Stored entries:
=== Section Start ===

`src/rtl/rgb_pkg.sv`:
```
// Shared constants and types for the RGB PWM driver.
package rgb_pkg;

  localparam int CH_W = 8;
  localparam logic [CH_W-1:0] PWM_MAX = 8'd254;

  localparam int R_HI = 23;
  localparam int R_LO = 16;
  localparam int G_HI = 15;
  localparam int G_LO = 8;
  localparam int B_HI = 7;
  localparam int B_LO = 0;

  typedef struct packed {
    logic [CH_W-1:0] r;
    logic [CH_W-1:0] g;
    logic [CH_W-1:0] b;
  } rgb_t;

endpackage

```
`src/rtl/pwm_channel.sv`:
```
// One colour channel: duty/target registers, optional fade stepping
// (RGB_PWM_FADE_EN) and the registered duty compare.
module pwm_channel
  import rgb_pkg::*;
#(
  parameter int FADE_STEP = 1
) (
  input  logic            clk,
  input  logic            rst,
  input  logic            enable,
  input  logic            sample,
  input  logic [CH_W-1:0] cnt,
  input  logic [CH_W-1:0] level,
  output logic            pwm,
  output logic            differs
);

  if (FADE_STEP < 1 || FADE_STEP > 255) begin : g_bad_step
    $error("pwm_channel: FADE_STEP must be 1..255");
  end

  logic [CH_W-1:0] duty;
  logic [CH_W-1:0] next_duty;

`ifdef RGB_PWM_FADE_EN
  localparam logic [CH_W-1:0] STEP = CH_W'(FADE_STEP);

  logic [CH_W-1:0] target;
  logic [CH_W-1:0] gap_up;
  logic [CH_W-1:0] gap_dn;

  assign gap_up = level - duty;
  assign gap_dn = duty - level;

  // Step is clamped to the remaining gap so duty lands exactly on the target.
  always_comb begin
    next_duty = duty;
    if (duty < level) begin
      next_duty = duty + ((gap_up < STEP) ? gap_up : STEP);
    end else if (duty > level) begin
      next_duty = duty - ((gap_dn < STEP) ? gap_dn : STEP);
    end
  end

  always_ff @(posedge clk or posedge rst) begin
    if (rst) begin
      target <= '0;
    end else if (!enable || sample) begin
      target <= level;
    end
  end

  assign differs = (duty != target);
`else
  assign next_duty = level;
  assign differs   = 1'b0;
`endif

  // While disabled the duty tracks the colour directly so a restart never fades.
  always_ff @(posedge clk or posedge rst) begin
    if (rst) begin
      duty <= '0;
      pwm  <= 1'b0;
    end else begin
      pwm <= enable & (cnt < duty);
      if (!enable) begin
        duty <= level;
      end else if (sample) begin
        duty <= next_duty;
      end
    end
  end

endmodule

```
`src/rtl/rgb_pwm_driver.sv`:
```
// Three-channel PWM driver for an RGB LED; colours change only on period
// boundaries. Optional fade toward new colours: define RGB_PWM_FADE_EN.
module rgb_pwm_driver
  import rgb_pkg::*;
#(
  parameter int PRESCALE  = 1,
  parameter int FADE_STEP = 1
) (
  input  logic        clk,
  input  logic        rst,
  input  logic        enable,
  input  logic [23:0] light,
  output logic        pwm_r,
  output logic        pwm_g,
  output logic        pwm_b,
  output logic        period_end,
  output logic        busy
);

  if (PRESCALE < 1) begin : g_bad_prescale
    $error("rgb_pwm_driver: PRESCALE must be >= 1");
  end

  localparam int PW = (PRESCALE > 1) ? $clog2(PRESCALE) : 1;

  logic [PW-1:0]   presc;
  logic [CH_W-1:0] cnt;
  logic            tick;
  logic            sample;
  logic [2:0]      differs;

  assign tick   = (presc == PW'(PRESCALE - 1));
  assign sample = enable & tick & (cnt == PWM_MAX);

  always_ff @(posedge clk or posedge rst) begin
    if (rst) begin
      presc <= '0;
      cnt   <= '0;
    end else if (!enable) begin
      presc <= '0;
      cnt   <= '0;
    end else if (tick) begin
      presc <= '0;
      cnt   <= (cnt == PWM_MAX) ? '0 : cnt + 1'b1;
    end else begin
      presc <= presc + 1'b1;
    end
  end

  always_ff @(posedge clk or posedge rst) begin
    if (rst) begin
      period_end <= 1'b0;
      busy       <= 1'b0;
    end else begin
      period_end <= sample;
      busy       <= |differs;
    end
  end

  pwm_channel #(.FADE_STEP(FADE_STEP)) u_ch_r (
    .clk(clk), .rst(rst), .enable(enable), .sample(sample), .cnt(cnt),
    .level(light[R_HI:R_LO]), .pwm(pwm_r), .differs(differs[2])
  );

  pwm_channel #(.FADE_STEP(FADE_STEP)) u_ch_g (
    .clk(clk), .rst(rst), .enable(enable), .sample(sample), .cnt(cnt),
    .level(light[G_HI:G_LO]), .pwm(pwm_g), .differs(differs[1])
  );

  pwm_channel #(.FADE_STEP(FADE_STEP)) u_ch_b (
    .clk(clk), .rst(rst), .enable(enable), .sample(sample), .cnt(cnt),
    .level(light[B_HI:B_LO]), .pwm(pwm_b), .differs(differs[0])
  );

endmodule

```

=== Section End ===

▶ What is expected: Give a single number: the count of lines above that include the word "busy".

▶ Your solution: 3